--- DATASET EXCERPTS ---
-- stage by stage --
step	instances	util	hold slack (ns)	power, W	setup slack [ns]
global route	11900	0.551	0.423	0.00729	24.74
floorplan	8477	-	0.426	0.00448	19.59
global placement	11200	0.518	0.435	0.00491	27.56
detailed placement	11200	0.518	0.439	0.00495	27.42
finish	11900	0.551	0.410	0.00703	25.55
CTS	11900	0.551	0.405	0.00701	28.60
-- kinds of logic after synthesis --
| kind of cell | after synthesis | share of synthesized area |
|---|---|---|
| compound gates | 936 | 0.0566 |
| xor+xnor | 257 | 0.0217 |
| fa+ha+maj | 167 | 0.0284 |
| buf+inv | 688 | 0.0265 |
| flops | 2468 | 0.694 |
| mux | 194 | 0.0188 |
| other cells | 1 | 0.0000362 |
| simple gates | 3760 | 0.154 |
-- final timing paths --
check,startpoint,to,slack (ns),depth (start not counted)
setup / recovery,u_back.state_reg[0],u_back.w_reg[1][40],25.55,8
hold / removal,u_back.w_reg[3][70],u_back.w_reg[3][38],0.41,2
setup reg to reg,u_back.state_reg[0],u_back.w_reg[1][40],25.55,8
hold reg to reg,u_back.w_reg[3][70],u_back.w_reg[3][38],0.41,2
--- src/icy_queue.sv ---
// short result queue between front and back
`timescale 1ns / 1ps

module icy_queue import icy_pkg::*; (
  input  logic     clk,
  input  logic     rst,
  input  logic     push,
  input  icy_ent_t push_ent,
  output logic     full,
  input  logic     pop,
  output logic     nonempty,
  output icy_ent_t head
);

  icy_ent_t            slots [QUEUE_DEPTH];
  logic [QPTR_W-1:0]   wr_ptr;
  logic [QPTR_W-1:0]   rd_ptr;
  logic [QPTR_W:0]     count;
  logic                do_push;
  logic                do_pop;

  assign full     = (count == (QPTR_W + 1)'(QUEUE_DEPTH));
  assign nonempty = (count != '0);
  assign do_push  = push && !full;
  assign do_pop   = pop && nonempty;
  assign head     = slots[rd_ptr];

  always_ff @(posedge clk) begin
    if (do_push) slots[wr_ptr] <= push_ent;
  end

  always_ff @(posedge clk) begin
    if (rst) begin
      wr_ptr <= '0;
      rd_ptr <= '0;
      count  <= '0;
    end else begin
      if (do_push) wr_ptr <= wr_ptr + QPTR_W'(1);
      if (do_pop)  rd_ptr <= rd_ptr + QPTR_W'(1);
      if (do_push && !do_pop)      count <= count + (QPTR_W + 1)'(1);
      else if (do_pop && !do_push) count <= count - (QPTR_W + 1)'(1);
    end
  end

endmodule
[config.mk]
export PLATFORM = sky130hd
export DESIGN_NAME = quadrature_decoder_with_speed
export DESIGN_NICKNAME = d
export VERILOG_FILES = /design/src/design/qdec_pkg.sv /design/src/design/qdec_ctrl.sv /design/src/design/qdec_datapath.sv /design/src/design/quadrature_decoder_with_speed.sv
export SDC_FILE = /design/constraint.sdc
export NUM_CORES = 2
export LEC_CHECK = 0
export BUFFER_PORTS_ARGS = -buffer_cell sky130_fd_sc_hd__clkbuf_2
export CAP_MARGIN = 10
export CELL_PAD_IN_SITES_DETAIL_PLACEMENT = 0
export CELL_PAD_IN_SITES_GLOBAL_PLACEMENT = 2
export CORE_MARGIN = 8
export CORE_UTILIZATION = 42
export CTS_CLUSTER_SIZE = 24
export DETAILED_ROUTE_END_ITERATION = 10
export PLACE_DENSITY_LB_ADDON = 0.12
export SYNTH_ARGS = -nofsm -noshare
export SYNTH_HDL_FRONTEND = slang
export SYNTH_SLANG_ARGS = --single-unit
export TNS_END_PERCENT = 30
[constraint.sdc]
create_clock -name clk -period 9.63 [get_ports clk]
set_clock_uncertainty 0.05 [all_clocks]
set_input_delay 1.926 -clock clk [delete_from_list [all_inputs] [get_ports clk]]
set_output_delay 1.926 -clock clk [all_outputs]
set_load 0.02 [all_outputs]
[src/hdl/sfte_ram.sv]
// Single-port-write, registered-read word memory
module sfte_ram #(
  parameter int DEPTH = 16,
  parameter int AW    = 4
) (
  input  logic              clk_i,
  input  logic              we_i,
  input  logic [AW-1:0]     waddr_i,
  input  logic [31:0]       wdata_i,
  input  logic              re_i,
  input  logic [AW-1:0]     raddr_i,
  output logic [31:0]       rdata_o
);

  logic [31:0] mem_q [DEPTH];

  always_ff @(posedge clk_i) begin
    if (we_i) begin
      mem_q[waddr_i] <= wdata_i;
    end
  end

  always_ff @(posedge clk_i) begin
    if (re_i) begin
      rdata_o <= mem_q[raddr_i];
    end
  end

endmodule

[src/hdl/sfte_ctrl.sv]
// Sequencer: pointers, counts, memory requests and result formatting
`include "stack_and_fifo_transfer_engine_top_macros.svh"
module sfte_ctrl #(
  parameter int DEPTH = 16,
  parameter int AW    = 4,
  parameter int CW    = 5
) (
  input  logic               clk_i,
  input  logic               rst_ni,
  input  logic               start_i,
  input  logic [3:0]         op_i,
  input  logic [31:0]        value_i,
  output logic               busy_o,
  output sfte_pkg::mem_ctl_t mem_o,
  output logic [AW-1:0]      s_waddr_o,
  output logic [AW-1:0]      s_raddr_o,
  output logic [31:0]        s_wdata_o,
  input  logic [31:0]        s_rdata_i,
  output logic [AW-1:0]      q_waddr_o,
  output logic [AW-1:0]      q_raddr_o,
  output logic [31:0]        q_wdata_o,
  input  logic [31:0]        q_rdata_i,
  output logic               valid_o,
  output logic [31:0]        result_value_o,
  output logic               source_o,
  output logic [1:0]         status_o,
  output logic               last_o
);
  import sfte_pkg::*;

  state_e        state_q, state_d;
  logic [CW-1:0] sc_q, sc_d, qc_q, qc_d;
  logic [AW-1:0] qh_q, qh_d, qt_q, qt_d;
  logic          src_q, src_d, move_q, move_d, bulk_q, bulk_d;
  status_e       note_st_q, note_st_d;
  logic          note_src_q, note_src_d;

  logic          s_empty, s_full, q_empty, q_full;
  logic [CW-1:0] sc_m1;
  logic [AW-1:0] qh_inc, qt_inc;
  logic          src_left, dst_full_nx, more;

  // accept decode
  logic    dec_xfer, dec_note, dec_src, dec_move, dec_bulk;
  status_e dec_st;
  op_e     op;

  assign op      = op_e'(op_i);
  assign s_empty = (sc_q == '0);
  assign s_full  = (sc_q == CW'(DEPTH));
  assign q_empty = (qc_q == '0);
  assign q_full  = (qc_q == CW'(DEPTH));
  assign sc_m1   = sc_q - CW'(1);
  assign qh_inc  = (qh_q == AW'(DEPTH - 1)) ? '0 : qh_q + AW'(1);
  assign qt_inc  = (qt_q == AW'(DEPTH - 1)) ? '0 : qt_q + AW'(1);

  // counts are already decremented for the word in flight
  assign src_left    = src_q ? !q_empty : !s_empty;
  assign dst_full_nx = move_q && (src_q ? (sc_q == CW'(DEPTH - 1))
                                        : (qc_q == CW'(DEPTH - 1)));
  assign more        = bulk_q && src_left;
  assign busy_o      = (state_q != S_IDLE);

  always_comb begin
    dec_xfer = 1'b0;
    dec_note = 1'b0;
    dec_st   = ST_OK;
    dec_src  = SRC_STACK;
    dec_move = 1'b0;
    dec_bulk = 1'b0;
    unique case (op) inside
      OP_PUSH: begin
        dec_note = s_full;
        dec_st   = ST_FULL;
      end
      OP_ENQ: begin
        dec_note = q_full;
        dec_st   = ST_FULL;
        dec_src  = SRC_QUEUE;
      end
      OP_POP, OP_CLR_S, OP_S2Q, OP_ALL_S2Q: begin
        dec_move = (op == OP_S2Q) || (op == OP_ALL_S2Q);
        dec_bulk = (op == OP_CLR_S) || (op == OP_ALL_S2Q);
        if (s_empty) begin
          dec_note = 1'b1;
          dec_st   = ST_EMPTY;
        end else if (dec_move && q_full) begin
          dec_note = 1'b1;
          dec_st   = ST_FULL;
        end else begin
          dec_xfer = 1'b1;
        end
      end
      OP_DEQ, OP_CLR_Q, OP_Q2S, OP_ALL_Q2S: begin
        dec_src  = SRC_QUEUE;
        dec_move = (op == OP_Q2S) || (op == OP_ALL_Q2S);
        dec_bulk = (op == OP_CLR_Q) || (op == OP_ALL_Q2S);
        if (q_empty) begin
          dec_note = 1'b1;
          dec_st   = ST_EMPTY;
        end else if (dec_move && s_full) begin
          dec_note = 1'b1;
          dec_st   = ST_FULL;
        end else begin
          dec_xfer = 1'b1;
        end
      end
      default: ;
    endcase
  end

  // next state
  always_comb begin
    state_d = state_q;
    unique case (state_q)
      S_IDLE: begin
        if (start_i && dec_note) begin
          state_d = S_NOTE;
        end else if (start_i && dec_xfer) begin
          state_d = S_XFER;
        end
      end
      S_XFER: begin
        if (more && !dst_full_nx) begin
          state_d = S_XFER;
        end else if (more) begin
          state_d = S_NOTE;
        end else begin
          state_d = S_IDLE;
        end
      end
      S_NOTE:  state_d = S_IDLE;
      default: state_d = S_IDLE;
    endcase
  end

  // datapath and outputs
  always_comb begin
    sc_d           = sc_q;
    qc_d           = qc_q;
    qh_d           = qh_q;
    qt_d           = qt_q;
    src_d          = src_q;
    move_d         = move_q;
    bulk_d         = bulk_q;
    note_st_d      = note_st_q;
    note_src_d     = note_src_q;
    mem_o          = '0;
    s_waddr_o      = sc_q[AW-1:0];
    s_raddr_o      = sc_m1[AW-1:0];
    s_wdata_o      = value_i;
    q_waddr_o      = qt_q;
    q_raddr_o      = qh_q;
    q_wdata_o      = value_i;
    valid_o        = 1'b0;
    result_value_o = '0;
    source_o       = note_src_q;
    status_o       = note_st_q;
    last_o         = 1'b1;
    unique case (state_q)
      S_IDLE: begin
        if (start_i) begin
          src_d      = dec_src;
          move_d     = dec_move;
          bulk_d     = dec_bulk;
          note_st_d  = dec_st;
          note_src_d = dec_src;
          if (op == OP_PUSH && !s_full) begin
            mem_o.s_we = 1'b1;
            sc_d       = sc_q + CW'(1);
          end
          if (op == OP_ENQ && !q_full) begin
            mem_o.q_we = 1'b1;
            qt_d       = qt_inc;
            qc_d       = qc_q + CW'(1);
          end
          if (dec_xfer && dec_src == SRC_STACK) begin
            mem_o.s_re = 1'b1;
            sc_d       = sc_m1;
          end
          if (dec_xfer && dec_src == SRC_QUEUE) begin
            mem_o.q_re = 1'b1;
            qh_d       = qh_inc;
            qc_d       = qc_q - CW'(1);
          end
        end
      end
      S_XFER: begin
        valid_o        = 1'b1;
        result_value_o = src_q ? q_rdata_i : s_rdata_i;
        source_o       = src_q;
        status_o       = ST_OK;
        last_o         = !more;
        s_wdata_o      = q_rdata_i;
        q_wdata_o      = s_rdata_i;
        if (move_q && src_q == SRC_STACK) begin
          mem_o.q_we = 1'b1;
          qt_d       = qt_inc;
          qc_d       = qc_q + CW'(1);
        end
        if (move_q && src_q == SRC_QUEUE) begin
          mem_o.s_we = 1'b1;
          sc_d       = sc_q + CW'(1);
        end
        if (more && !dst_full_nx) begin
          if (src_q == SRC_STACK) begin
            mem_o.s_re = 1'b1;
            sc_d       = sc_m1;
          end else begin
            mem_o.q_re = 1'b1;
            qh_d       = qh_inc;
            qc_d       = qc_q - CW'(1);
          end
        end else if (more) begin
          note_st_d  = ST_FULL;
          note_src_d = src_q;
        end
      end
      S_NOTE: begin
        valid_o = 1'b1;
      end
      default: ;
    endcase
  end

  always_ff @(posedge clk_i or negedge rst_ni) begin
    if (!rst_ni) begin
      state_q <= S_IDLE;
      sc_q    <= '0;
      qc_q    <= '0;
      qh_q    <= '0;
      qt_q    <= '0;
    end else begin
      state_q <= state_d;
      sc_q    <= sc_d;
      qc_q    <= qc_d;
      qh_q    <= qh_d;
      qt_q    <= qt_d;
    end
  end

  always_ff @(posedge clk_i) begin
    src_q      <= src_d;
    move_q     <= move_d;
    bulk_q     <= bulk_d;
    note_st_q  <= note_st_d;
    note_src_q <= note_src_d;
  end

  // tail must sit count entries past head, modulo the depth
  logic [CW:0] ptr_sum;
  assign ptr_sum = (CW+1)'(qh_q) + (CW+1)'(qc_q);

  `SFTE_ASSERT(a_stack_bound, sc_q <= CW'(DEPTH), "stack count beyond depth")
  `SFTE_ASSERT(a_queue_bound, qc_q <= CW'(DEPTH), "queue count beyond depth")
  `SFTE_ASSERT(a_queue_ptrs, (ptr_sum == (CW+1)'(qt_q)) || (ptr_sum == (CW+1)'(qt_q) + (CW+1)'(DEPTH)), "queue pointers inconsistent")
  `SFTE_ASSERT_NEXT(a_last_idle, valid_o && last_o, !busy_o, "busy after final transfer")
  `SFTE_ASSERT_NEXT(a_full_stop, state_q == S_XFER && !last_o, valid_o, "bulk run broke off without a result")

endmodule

--- REQUIRED WORK ---
Only the lines from the start of the material through the line containing "if (do_push) wr_ptr" should be repeated, and they should be repeated exactly.

--- ANSWER TO THE PROBLEM ---
-- stage by stage --
step	instances	util	hold slack (ns)	power, W	setup slack [ns]
global route	11900	0.551	0.423	0.00729	24.74
floorplan	8477	-	0.426	0.00448	19.59
global placement	11200	0.518	0.435	0.00491	27.56
detailed placement	11200	0.518	0.439	0.00495	27.42
finish	11900	0.551	0.410	0.00703	25.55
CTS	11900	0.551	0.405	0.00701	28.60
-- kinds of logic after synthesis --
| kind of cell | after synthesis | share of synthesized area |
|---|---|---|
| compound gates | 936 | 0.0566 |
| xor+xnor | 257 | 0.0217 |
| fa+ha+maj | 167 | 0.0284 |
| buf+inv | 688 | 0.0265 |
| flops | 2468 | 0.694 |
| mux | 194 | 0.0188 |
| other cells | 1 | 0.0000362 |
| simple gates | 3760 | 0.154 |
-- final timing paths --
check,startpoint,to,slack (ns),depth (start not counted)
setup / recovery,u_back.state_reg[0],u_back.w_reg[1][40],25.55,8
hold / removal,u_back.w_reg[3][70],u_back.w_reg[3][38],0.41,2
setup reg to reg,u_back.state_reg[0],u_back.w_reg[1][40],25.55,8
hold reg to reg,u_back.w_reg[3][70],u_back.w_reg[3][38],0.41,2
--- src/icy_queue.sv ---
// short result queue between front and back
`timescale 1ns / 1ps

module icy_queue import icy_pkg::*; (
  input  logic     clk,
  input  logic     rst,
  input  logic     push,
  input  icy_ent_t push_ent,
  output logic     full,
  input  logic     pop,
  output logic     nonempty,
  output icy_ent_t head
);

  icy_ent_t            slots [QUEUE_DEPTH];
  logic [QPTR_W-1:0]   wr_ptr;
  logic [QPTR_W-1:0]   rd_ptr;
  logic [QPTR_W:0]     count;
  logic                do_push;
  logic                do_pop;

  assign full     = (count == (QPTR_W + 1)'(QUEUE_DEPTH));
  assign nonempty = (count != '0);
  assign do_push  = push && !full;
  assign do_pop   = pop && nonempty;
  assign head     = slots[rd_ptr];

  always_ff @(posedge clk) begin
    if (do_push) slots[wr_ptr] <= push_ent;
  end

  always_ff @(posedge clk) begin
    if (rst) begin
      wr_ptr <= '0;
      rd_ptr <= '0;
      count  <= '0;
    end else begin
      if (do_push) wr_ptr <= wr_ptr + QPTR_W'(1);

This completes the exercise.